Возникает интересный психологический парадокс. С одной стороны явное «чувство глубокого удовлетворения» по поводу уникальной в истории ситуации: один хозяин на весь мир. С другой стороны — тайное смятение от сознания уникальности этой ситуации. Реквием. Леденящее душу предчувствие: это ненадолго. Это рухнет. Это не удержать. Лет тридцать дает Америке срока Бжезинский. Одно поколение… ну, два. А там что? Мировая катастрофа? Хаос?

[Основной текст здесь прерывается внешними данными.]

$ cat src/rtl/key_pio_in.sv
`default_nettype none
// +--------------------------------------------------------------------------+
// | Module   : key_pio_in                                                    |
// | Purpose  : Avalon-MM key input port: sync, debounce, edge capture, irq.  |
// |            Optional macro KEY_PIO_BIT_CLEAR_EN: write-1-to-clear capture.|
// | Revision : 1.0 - initial release                                         |
// +--------------------------------------------------------------------------+
module key_pio_in #(
    parameter int WIDTH           = 4,
    parameter int DEBOUNCE_CYCLES = 50000,
    parameter int EDGE_TYPE       = 1
) (
    input  logic             clk,
    input  logic             reset,
    input  logic             chipselect,
    input  logic [1:0]       address,
    input  logic             read_n,
    input  logic             write_n,
    input  logic [WIDTH-1:0] writedata,
    output logic [WIDTH-1:0] readdata,
    input  logic [WIDTH-1:0] in_port,
    output logic             irq
);

    localparam int                 c_CNT_W     = $clog2(DEBOUNCE_CYCLES) + 1;
    localparam logic [c_CNT_W-1:0] c_CNT_MAX   = c_CNT_W'(DEBOUNCE_CYCLES - 1);
    localparam logic [c_CNT_W-1:0] c_CNT_ONE   = c_CNT_W'(1);
    localparam logic [1:0]         c_ADDR_DATA = 2'd0;
    localparam logic [1:0]         c_ADDR_MASK = 2'd2;
    localparam logic [1:0]         c_ADDR_EDGE = 2'd3;

    logic [WIDTH-1:0]   r_sync1_q,      r_sync1_d;
    logic [WIDTH-1:0]   r_sync2_q,      r_sync2_d;
    logic [WIDTH-1:0]   r_stable_q,     r_stable_d;
    logic [WIDTH-1:0]   r_stable_dly_q, r_stable_dly_d;
    logic [c_CNT_W-1:0] r_cnt_q [WIDTH];
    logic [c_CNT_W-1:0] r_cnt_d [WIDTH];
    logic [WIDTH-1:0]   r_edge_cap_q,   r_edge_cap_d;
    logic [WIDTH-1:0]   r_irq_mask_q,   r_irq_mask_d;
    logic [WIDTH-1:0]   r_readdata_q,   r_readdata_d;
    logic               r_irq_q,        r_irq_d;

    logic [WIDTH-1:0]   w_rise;
    logic [WIDTH-1:0]   w_fall;
    logic [WIDTH-1:0]   w_event;
    logic [WIDTH-1:0]   w_clr;
    logic [WIDTH-1:0]   w_rd_mux;
    logic               w_rd_en;
    logic               w_wr_en;

    // Both strobes low counts as a write, so a read needs write_n high.
    assign w_wr_en = chipselect & ~write_n;
    assign w_rd_en = chipselect & ~read_n & write_n;

    always_comb begin
        r_sync1_d = in_port;
        r_sync2_d = r_sync1_q;
    end

    // A new level is accepted only after DEBOUNCE_CYCLES consecutive mismatches.
    always_comb begin
        r_stable_d = r_stable_q;
        for (int i = 0; i < WIDTH; i++) begin
            r_cnt_d[i] = '0;
            if (r_sync2_q[i] != r_stable_q[i]) begin
                if (r_cnt_q[i] == c_CNT_MAX) begin
                    r_stable_d[i] = r_sync2_q[i];
                end else begin
                    r_cnt_d[i] = r_cnt_q[i] + c_CNT_ONE;
                end
            end
        end
    end

    assign r_stable_dly_d = r_stable_q;
    assign w_rise         = r_stable_q & ~r_stable_dly_q;
    assign w_fall         = ~r_stable_q & r_stable_dly_q;

    generate
        if (EDGE_TYPE == 0) begin : g_edge_rise
            assign w_event = w_rise;
        end else if (EDGE_TYPE == 1) begin : g_edge_fall
            assign w_event = w_fall;
        end else begin : g_edge_any
            assign w_event = w_rise | w_fall;
        end
    endgenerate

    always_comb begin
        w_clr = '0;
        if (w_wr_en && (address == c_ADDR_EDGE)) begin
`ifdef KEY_PIO_BIT_CLEAR_EN
            w_clr = writedata;
`else
            w_clr = '1;
`endif
        end
    end

    // Set has priority over clear on the same bit.
    always_comb begin
        r_edge_cap_d = (r_edge_cap_q & ~w_clr) | w_event;
        r_irq_mask_d = r_irq_mask_q;
        if (w_wr_en && (address == c_ADDR_MASK)) begin
            r_irq_mask_d = writedata;
        end
        r_irq_d = |(r_edge_cap_d & r_irq_mask_d);
    end

    always_comb begin
        w_rd_mux = '0;
        case (address)
            c_ADDR_DATA: w_rd_mux = r_stable_q;
            c_ADDR_MASK: w_rd_mux = r_irq_mask_q;
            c_ADDR_EDGE: w_rd_mux = r_edge_cap_q;
            default:     w_rd_mux = '0;
        endcase
        r_readdata_d = w_rd_en ? w_rd_mux : r_readdata_q;
    end

    always_ff @(posedge clk) begin
        if (reset) begin
            r_sync1_q      <= '1;
            r_sync2_q      <= '1;
            r_stable_q     <= '1;
            r_stable_dly_q <= '1;
            for (int i = 0; i < WIDTH; i++) begin
                r_cnt_q[i] <= '0;
            end
            r_edge_cap_q   <= '0;
            r_irq_mask_q   <= '0;
            r_readdata_q   <= '0;
            r_irq_q        <= 1'b0;
        end else begin
            r_sync1_q      <= r_sync1_d;
            r_sync2_q      <= r_sync2_d;
            r_stable_q     <= r_stable_d;
            r_stable_dly_q <= r_stable_dly_d;
            for (int i = 0; i < WIDTH; i++) begin
                r_cnt_q[i] <= r_cnt_d[i];
            end
            r_edge_cap_q   <= r_edge_cap_d;
            r_irq_mask_q   <= r_irq_mask_d;
            r_readdata_q   <= r_readdata_d;
            r_irq_q        <= r_irq_d;
        end
    end

    assign readdata = r_readdata_q;
    assign irq      = r_irq_q;

endmodule
`default_nettype wire
===== config.mk =====
export PLATFORM = sky130hd
export DESIGN_NAME = block_mux_nx1_reg
export DESIGN_NICKNAME = d
export VERILOG_FILES = /design/src/rtl/block_mux_nx1_reg.sv
export SDC_FILE = /design/constraint.sdc
export NUM_CORES = 1
export LEC_CHECK = 0
export BUFFER_PORTS_ARGS = -buffer_cell sky130_fd_sc_hd__buf_2
export CAP_MARGIN = 20
export CORE_MARGIN = 3
export CORE_UTILIZATION = 47
export DETAILED_ROUTE_END_ITERATION = 8
export PLACE_DENSITY = 0.85
export SLEW_MARGIN = 15
export SYNTH_ARGS = -nofsm -noshare
export SYNTH_HDL_FRONTEND = slang
export SYNTH_SLANG_ARGS = --single-unit

===== constraint.sdc =====
create_clock -name i_clk -period 7.32 [get_ports i_clk]
set_clock_uncertainty 0.05 [all_clocks]
set_input_delay 0.732 -clock i_clk [delete_from_list [all_inputs] [get_ports i_clk]]
set_output_delay 0.732 -clock i_clk [all_outputs]
set_load 0.005 [all_outputs]
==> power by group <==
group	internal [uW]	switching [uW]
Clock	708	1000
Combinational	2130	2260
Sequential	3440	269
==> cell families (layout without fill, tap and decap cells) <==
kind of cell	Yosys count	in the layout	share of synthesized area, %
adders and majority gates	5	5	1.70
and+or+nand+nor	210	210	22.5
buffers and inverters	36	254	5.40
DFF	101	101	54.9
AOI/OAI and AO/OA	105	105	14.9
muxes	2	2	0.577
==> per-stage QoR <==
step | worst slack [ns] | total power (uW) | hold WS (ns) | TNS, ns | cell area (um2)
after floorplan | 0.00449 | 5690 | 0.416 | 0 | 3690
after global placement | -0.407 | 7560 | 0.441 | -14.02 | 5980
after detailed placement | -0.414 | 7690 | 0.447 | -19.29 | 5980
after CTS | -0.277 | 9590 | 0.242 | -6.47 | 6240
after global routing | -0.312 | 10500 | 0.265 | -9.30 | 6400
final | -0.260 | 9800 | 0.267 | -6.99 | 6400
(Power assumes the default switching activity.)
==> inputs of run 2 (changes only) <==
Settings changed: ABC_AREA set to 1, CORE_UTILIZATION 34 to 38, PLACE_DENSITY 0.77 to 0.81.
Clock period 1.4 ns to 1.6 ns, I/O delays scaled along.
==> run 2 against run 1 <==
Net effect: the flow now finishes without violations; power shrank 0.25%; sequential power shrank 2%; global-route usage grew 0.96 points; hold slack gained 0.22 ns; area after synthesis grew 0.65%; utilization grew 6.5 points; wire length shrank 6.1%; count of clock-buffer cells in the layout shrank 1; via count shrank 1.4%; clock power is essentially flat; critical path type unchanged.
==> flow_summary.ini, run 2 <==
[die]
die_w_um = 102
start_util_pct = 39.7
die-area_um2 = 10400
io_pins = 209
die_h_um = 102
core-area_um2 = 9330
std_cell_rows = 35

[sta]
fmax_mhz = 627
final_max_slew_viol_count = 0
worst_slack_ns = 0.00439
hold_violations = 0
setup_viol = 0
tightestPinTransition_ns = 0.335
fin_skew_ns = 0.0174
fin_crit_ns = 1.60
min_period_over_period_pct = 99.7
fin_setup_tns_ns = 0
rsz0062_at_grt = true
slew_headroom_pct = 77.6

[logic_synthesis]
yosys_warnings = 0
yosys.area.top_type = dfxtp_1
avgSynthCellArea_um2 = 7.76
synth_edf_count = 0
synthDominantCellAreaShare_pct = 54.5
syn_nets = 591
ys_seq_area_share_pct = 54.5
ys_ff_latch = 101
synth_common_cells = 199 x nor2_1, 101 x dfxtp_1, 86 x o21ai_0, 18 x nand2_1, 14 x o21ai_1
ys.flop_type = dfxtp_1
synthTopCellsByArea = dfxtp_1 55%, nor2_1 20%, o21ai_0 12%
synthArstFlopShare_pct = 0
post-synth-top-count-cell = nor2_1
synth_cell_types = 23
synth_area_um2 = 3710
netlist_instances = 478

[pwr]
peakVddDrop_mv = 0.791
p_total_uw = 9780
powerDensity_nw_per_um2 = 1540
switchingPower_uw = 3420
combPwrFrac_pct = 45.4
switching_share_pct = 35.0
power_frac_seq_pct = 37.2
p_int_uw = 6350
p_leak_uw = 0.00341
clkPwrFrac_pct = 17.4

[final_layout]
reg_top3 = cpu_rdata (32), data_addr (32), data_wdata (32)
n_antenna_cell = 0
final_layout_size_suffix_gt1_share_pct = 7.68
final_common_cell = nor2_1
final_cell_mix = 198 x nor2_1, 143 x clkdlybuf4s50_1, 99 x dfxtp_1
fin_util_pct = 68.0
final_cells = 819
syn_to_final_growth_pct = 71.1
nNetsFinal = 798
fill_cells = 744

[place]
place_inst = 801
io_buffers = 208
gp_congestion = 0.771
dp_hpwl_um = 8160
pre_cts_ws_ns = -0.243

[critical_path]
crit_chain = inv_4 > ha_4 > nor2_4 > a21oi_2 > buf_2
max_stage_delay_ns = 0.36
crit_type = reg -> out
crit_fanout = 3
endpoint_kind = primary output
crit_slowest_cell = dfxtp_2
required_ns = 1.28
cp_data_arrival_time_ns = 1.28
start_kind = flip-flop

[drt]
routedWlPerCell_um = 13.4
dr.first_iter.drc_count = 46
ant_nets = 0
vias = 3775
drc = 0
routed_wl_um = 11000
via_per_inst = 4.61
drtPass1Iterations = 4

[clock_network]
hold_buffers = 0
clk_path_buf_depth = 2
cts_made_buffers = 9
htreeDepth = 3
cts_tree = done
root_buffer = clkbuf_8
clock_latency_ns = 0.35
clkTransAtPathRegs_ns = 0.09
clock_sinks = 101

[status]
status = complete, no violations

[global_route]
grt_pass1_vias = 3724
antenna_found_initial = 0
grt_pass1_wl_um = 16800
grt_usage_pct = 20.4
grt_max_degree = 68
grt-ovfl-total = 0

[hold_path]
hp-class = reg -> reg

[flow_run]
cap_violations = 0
**config.mk**
```make
export PLATFORM = sky130hd
export DESIGN_NAME = seq_detect_param_flat
export DESIGN_NICKNAME = d
export VERILOG_FILES = /design/src/rtl/seq_detect_param_if.sv /design/src/rtl/seq_detect_param.sv /design/src/flat_wrapper.sv
export SDC_FILE = /design/constraint.sdc
export NUM_CORES = 1
export LEC_CHECK = 0
export CORE_MARGIN = 8
export CORE_UTILIZATION = 43
export DETAILED_ROUTE_END_ITERATION = 12
export PLACE_DENSITY = 0.8
export SLEW_MARGIN = 40
export SYNTH_ARGS = -nofsm -noshare
export SYNTH_HDL_FRONTEND = slang
export SYNTH_SLANG_ARGS = --single-unit
```
**constraint.sdc**
```tcl
create_clock -name clk -period 2.9 [get_ports clk]
set_input_delay 0.29 -clock clk [delete_from_list [all_inputs] [get_ports clk]]
set_output_delay 0.29 -clock clk [all_outputs]
set_load 0.01 [all_outputs]
```
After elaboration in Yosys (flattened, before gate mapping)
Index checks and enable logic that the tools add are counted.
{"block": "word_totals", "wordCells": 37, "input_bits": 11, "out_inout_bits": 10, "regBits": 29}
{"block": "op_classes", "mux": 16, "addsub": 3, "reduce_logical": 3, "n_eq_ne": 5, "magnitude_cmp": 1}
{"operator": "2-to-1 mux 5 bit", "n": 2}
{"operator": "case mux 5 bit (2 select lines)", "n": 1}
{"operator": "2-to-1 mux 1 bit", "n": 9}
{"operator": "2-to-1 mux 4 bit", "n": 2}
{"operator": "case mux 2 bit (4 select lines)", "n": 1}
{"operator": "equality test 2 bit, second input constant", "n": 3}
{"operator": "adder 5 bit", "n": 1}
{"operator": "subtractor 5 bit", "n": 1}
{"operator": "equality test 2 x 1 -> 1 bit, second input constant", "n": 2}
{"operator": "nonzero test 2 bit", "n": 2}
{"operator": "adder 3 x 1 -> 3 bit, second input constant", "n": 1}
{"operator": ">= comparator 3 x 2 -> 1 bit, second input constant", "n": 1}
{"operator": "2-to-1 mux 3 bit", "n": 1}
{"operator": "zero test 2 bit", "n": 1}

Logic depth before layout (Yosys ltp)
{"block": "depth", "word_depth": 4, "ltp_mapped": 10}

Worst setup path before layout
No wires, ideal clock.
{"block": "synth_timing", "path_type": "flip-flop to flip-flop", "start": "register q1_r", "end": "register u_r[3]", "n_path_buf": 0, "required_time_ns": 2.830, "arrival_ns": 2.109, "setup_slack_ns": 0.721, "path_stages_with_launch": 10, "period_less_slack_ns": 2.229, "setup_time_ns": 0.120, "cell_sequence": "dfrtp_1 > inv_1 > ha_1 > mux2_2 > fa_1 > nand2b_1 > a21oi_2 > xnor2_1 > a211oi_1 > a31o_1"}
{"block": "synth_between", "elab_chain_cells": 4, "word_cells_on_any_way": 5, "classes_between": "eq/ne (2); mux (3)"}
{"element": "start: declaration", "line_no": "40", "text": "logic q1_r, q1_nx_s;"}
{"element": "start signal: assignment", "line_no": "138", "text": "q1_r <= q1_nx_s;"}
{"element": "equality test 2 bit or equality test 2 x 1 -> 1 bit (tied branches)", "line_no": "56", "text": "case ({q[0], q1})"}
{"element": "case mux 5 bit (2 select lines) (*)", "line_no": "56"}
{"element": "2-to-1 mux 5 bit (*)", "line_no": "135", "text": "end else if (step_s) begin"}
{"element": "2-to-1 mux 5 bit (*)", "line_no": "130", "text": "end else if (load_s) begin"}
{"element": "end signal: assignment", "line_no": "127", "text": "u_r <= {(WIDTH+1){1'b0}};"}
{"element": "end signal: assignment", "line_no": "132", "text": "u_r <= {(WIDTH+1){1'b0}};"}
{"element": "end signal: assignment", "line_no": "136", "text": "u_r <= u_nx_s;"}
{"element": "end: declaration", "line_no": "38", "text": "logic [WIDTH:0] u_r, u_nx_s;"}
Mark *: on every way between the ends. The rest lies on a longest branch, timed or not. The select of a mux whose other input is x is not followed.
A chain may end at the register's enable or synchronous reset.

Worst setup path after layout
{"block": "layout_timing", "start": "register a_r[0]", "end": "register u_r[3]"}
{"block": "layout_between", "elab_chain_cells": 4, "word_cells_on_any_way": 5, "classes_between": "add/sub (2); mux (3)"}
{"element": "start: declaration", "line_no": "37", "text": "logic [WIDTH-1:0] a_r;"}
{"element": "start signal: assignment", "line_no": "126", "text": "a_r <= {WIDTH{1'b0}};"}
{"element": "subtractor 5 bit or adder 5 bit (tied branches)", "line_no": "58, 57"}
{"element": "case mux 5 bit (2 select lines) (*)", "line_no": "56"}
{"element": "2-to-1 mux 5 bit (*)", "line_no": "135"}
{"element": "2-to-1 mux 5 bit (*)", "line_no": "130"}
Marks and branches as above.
--- src/rtl/sm83_bus_responder_if.sv ---
// sm83_bus_responder_if
// Bundles the CPU-side bus pins and the synchronous RAM port of the SM83
// target-side responder.
//   slave  : the responder itself (takes CPU requests, drives the RAM port)
//   master : its surroundings (the CPU driving requests plus the RAM model
//            returning mem_rdata)
// Signals:
//   cpu_adr/cpu_rd/cpu_wr/cpu_wdata  CPU request (level, held until ack)
//   cpu_rdata/cpu_hit/cpu_busy/cpu_ack/err  responder status back to CPU
//   mem_adr/mem_ce/mem_we/mem_wdata  RAM command, mem_rdata RAM read data
interface sm83_bus_responder_if #(
  parameter int unsigned ADR_WIDTH  = 16,
  parameter int unsigned DATA_WIDTH = 8,
  parameter int unsigned SIZE_LOG2  = 13
);
  logic [ADR_WIDTH-1:0]  cpu_adr;
  logic                  cpu_rd;
  logic                  cpu_wr;
  logic [DATA_WIDTH-1:0] cpu_wdata;
  logic [DATA_WIDTH-1:0] cpu_rdata;
  logic                  cpu_hit;
  logic                  cpu_busy;
  logic                  cpu_ack;
  logic                  err;
  logic [SIZE_LOG2-1:0]  mem_adr;
  logic                  mem_ce;
  logic                  mem_we;
  logic [DATA_WIDTH-1:0] mem_wdata;
  logic [DATA_WIDTH-1:0] mem_rdata;

  modport slave (
    input  cpu_adr, cpu_rd, cpu_wr, cpu_wdata, mem_rdata,
    output cpu_rdata, cpu_hit, cpu_busy, cpu_ack, err,
           mem_adr, mem_ce, mem_we, mem_wdata
  );

  modport master (
    output cpu_adr, cpu_rd, cpu_wr, cpu_wdata, mem_rdata,
    input  cpu_rdata, cpu_hit, cpu_busy, cpu_ack, err,
           mem_adr, mem_ce, mem_we, mem_wdata
  );
endinterface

Да вряд ли. Как один японец сказал: «то, что создало меня, создаст второго меня…» Сконцентрируются противоположные заряды на невидимом сейчас «другом полюсе», на другой стороне великой шахматной доски. Где именно — пока не видно. Бжезинский и видеть не хочет, и мысли не допускает о потенциальном конкуренте. Не допустить его! Любыми средствами! Не дать подняться!
Но и мировая анархия — кошмар. Расколется мир на национальные лагеря, и станет какая-нибудь нация навязываться миру в качестве гегемона, и погибнет американская система, гибкая, прозрачная, справедливая.
Вот ключевая фраза, замечательная по емкости: «Любой может стать американцем; китайцем же может быть только китаец».
Насчет «желтой опасности» тоже оставим вопрос без ответа. Дело же не в китайцах: немцы при Гитлере сделали именно эту ошибку: «новый порядок» они мыслили как «немецкий».
Но разве не правда, что в контексте русской культуры и российского государства «любой мог стать русским»? От Огинского до Шостаковича и от Дзержинского до Рокоссовского. Если хотел, конечно. Россия мыслила мир вселенским, и СССР пытался стать отечеством пролетариев всего мира. Я не думаю, чтобы что-то аналогичное возродилось именно у нас, но вопрос, так сказать, о стилистической нюансировке: почему то, что у нас беспросветно, у вас прозрачно, уважаемый пан Збигнев?
КОЭН ЗРИТ В КОРЕНЬ
Россия — это загадка, упрятанная в секрет, который погружен во мрак.
Уинстон Черчилль
Россия — это страна, о которой что ни скажи, все будет правдой.
Уилл Роджерс
Я провел столько лет моей жизни в России, что она стала моей второй родиной.
Стивен Коэн
Из мрака своей второй родины, из глубины ее загадочности, из страны, где самое немыслимое оказывается на ощупь реальным, Стивен Коэн обращается к своей первой родине и говорит о беспрецедентном провале ее глобальной политики. Книга Коэна, выпущенная «Ассоциацией исследователей российского общества XX века», называется «Провал крестового похода», а чтобы нас не слишком сбивали средневековые аналогии, подзаголовок уточняет, о каком именно походе речь: «США и трагедия посткоммунистической России».
Трагедия состоит в том, что за десять лет демократизации Россия доведена до отчаянного положения. Из XX века она опущена обратно в XIX. Глянешь снизу — «массы людей вынуждены вести натуральное хозяйство, выращивая на крошечных огородиках то, что им нужно для выживания, и не имея возможности все это купить». Глянешь сверху — «предполагавшийся переход России к процветанию в годы правления Ельцина завершился беспрецедентным экономическим спадом, гуманитарной катастрофой, гражданской войной, ядерной нестабильностью и, наконец, приходом в Кремль офицера КГБ…»
Последний штрих побуждает меня все же задать автору маленький провокационный вопрос: а что если приход офицера КГБ поможет стране преодолеть экономический спад, ликвидировать ядерную нестабильность и выйти из непрерывного самоощущения гуманитарной катастрофы? Коэн — знаток российской истории (его книга о Бухарине в свое время снискала безоговорочное уважение нашей интеллигенции); Коэн признает, что в России любые попытки модернизировать страну всегда шли сверху, независимо от того, кто был наверху: «цари или комиссары». Почему на сей раз «офицер КГБ» вызывает у него такой трепет? Может, из чувства противоречия? Из протеста против поддержки, которую оказала новому российскому президенту американская власть?